- Opening Delimiter -

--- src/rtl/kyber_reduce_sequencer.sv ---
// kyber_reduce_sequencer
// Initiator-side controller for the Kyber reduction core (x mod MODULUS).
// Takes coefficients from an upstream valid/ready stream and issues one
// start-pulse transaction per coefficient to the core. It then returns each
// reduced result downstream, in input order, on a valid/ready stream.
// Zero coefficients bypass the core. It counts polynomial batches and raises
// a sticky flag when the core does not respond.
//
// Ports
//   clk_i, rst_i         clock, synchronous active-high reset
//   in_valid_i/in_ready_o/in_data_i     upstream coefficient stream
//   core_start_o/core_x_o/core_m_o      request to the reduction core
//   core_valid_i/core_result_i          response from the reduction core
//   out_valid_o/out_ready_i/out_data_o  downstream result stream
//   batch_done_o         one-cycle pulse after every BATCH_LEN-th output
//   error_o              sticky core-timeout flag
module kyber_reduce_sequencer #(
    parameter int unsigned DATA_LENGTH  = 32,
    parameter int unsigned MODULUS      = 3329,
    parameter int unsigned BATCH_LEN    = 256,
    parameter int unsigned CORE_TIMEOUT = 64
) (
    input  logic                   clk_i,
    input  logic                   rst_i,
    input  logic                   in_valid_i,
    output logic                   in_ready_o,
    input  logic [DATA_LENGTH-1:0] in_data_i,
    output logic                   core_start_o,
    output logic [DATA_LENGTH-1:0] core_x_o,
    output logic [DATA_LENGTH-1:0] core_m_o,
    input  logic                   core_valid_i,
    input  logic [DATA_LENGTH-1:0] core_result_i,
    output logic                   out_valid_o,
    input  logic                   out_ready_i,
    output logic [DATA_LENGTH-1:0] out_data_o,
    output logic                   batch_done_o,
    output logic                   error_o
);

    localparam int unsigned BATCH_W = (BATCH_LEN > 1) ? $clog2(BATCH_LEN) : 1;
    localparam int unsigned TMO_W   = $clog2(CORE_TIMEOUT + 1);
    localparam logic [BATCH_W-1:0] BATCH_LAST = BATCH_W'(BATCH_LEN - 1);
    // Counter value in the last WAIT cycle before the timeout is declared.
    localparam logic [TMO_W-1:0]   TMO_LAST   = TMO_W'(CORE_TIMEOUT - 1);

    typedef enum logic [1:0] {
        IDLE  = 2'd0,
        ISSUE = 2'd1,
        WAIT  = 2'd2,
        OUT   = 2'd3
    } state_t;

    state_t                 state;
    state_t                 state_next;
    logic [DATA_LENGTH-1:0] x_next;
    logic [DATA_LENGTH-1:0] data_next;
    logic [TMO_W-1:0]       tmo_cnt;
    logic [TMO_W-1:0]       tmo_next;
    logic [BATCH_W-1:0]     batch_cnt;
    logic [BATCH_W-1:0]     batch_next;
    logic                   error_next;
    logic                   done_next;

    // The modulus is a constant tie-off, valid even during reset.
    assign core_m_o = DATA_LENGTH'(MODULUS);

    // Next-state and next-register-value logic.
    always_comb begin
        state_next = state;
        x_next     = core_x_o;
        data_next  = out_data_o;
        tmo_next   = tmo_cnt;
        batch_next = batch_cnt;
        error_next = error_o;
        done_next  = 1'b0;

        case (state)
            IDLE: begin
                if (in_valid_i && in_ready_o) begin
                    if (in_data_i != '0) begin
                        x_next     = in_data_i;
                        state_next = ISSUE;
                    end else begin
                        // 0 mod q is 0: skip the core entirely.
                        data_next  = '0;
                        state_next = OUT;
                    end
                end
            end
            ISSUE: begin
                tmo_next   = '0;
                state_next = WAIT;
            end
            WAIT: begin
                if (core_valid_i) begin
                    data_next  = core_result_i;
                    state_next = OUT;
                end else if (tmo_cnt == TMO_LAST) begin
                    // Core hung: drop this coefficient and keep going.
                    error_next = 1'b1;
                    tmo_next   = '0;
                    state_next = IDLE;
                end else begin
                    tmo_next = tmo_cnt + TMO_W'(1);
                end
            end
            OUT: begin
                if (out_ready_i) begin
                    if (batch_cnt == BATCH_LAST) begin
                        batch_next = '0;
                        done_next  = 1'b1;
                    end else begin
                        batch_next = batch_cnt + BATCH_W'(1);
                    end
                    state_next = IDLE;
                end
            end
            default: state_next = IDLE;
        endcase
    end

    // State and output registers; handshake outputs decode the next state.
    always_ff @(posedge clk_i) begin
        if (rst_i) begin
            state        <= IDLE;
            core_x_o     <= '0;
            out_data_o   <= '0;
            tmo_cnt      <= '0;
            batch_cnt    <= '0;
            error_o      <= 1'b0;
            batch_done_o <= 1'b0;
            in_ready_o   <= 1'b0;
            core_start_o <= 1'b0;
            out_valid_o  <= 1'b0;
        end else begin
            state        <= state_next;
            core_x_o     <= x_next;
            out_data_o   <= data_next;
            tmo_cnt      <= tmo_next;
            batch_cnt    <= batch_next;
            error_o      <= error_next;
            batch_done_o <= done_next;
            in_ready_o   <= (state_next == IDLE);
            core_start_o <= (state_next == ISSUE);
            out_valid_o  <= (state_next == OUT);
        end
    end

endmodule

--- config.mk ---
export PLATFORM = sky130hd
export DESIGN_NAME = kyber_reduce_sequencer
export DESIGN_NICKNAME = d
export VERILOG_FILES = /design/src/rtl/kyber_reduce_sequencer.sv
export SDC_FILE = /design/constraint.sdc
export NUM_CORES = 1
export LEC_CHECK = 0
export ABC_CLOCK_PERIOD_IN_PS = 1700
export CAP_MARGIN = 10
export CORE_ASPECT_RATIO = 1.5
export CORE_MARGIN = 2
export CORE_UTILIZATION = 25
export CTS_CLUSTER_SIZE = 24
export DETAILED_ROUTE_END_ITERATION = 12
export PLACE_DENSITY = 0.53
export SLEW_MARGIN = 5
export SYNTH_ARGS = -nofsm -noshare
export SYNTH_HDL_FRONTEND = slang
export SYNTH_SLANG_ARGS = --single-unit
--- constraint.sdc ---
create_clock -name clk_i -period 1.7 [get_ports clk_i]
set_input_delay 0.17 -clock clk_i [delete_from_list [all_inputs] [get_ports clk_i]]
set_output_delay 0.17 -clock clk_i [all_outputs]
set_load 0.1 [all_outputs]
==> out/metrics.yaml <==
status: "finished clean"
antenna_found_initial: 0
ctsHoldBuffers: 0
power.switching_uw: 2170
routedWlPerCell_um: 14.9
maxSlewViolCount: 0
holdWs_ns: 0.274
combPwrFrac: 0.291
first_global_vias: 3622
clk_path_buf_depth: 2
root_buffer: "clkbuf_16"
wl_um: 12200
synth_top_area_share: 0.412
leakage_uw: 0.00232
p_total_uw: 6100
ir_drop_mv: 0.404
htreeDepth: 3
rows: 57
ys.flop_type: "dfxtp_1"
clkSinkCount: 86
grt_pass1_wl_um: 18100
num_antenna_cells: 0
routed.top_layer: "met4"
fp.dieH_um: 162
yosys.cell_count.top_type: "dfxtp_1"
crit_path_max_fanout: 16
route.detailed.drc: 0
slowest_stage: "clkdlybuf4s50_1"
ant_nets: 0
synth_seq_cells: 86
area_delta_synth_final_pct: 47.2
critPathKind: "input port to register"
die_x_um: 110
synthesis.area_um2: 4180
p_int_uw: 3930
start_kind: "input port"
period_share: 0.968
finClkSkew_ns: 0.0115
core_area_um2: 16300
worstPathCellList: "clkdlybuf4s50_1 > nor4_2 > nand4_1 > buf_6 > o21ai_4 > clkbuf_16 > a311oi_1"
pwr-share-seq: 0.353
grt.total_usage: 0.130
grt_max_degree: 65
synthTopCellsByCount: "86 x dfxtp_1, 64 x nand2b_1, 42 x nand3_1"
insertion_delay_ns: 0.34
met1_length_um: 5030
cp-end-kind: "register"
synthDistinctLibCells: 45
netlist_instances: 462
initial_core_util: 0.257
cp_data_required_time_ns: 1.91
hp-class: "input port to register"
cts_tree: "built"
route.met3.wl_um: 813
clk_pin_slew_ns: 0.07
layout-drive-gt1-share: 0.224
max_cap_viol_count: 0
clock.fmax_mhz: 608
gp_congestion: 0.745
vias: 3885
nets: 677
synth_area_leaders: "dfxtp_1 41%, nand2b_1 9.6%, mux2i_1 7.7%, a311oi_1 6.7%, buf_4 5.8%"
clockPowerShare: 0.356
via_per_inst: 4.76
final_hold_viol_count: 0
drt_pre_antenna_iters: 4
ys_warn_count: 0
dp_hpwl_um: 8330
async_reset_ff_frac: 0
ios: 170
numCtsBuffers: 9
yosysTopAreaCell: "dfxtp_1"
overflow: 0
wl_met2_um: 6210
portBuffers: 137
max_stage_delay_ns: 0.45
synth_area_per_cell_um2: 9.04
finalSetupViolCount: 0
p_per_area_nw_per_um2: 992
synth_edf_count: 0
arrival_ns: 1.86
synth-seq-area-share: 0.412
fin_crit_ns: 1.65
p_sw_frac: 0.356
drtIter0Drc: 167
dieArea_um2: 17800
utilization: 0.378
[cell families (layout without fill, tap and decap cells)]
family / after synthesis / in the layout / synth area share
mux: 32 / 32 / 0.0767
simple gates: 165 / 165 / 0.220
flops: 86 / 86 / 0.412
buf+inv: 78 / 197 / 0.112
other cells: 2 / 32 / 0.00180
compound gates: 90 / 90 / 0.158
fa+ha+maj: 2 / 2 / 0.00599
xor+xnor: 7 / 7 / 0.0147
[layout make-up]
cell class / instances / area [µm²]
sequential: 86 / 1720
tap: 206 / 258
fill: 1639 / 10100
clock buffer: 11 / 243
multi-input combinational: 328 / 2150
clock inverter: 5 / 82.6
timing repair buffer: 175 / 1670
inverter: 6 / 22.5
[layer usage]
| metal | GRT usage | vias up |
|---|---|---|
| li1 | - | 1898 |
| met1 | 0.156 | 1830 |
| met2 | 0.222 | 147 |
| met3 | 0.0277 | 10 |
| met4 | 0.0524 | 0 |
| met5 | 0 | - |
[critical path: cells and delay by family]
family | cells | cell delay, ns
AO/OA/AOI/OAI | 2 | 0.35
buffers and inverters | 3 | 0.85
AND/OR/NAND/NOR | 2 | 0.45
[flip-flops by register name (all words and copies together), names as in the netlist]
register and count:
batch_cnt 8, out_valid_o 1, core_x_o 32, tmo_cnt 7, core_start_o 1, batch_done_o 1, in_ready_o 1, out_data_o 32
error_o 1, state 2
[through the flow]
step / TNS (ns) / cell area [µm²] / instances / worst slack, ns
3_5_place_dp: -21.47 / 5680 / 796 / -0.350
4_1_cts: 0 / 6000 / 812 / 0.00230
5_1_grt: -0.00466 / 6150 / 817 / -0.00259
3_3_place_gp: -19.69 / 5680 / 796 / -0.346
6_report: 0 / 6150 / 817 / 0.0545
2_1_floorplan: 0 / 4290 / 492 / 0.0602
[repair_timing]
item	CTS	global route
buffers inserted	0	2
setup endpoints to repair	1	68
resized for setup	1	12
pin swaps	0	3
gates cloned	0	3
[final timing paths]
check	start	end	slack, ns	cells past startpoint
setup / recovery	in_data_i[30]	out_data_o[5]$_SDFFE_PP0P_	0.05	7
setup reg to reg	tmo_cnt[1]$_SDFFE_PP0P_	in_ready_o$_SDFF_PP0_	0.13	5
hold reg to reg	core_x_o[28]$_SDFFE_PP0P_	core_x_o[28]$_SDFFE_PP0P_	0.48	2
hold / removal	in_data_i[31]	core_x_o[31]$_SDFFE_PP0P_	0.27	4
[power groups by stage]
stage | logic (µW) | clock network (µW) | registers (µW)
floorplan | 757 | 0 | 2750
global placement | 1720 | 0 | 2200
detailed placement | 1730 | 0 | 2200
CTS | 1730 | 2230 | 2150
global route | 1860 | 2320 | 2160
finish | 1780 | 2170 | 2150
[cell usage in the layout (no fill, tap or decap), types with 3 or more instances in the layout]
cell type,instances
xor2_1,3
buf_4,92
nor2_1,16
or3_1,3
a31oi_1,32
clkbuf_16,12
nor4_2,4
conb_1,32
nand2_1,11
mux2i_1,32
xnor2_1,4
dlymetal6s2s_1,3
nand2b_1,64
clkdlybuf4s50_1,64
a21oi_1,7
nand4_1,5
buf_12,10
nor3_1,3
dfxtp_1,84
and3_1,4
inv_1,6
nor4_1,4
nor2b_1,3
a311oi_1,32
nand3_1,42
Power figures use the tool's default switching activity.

- Closing Delimiter -

◆ Activity
Restate the entries above word for word, beginning with their first line and ending with the line holding "to the reduction core"; omit everything else.

◆ Exercise answer
--- src/rtl/kyber_reduce_sequencer.sv ---
// kyber_reduce_sequencer
// Initiator-side controller for the Kyber reduction core (x mod MODULUS).
// Takes coefficients from an upstream valid/ready stream and issues one
// start-pulse transaction per coefficient to the core. It then returns each
// reduced result downstream, in input order, on a valid/ready stream.
// Zero coefficients bypass the core. It counts polynomial batches and raises
// a sticky flag when the core does not respond.
//
// Ports
//   clk_i, rst_i         clock, synchronous active-high reset
//   in_valid_i/in_ready_o/in_data_i     upstream coefficient stream
//   core_start_o/core_x_o/core_m_o      request to the reduction core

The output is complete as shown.